Obelisk Press

A writer and publisher of "db's" ("dirty books"), Kahane mixed serious work with smut in his list; he has been described as "a quite bizarre blend of ultra-sophisticated, avant-garde literary entrepreneur and, by the standards of his time, pornographer.

Kahane published Henry Miller's 1934 novel, Tropic of Cancer, which had explicit sexual passages and could not therefore be published in the United States; Obelisk published five more books by Miller, as well as Richard Aldington's Death of a Hero (1930), Anaïs Nin's Winter of Artifice (1939), Cyril Connolly's first book and only novel, The Rock Pool (1936), James Joyce's Haveth Childers Everywhere and Pomes Penyeach (1932), Frank Harris's My Life and Loves (1934) and Lawrence Durrell's The Black Book (1938), Squadron 95 by war hero Harold Buckley, James Hanley's Boy (1935) and Some Limericks by Norman Douglas.

Kahane also published many forgotten authors, including Norah James, Canadian poet Laurence Bradford Dakin and Nadejda de Bragança.
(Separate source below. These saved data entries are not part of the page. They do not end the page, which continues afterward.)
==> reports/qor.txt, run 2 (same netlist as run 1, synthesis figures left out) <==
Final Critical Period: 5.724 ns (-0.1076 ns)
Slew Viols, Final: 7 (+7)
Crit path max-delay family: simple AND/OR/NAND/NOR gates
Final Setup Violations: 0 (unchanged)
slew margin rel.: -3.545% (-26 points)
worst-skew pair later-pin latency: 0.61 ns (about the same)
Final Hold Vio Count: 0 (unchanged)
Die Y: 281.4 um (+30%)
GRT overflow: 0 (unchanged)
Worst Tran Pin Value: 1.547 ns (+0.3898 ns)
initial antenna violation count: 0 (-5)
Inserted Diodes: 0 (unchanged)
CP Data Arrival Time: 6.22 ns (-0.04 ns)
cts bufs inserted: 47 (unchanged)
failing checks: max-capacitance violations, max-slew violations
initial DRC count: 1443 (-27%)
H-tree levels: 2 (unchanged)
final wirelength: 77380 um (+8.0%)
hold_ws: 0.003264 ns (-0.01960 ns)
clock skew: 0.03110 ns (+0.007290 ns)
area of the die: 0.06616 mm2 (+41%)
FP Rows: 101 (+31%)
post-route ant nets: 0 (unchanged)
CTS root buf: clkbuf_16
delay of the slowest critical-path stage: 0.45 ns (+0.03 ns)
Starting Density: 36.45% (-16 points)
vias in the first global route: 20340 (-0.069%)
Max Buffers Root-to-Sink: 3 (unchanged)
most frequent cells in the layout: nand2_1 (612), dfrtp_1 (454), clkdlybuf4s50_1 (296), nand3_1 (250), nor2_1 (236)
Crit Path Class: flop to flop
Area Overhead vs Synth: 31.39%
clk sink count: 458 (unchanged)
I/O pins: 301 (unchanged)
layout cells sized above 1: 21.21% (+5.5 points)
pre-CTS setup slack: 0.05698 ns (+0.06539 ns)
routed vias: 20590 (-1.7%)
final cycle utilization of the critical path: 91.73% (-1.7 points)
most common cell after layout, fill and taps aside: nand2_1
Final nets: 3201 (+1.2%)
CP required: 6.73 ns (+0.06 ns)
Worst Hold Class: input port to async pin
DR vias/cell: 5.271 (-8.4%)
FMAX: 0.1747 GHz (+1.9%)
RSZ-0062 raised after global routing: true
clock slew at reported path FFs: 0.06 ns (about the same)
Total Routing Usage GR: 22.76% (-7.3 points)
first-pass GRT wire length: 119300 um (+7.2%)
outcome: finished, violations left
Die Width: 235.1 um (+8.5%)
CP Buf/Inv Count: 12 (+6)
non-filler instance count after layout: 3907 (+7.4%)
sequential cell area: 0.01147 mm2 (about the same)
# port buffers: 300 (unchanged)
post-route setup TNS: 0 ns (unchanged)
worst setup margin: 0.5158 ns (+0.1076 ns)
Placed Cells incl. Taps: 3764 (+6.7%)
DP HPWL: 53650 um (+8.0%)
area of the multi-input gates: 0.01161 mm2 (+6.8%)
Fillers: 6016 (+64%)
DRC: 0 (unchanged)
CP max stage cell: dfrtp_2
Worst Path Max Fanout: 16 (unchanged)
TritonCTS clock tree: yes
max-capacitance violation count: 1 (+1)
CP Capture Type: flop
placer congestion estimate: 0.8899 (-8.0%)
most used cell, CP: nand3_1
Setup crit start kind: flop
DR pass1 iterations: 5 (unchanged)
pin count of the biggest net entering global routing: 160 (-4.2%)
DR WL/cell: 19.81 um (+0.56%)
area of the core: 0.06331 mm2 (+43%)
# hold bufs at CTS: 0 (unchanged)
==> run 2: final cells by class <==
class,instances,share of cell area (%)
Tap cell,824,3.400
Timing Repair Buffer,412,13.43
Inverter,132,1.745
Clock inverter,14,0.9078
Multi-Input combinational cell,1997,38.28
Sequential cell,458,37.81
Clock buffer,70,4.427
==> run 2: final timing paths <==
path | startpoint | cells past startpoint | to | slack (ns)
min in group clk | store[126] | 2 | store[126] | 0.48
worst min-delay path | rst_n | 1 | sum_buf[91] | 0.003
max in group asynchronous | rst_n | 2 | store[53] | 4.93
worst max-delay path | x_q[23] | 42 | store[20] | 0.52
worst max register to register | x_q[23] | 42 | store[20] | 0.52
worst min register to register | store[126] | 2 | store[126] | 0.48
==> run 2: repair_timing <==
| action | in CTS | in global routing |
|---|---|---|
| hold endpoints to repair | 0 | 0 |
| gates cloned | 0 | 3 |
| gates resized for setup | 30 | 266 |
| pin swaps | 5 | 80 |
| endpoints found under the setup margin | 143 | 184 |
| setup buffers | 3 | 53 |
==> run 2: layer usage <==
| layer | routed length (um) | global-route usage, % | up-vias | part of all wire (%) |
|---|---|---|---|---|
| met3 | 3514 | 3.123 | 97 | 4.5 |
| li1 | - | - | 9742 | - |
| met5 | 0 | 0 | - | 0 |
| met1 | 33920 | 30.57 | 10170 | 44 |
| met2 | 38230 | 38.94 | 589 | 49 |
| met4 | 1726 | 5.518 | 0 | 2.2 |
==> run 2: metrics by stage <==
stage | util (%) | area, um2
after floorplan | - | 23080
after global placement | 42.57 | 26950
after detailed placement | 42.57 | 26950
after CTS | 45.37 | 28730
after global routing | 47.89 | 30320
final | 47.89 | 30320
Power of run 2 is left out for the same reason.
Selling in large quantities to the American G.I.s passing through Paris on their return home, Miller's best-known works were republished alongside other English-language books, such as Memoirs of Fanny Hill.

Girodias also published a few important works in French including George Bataille's literary review Critique and Nikos Kazantzakis's Alexis Zorbas (1947).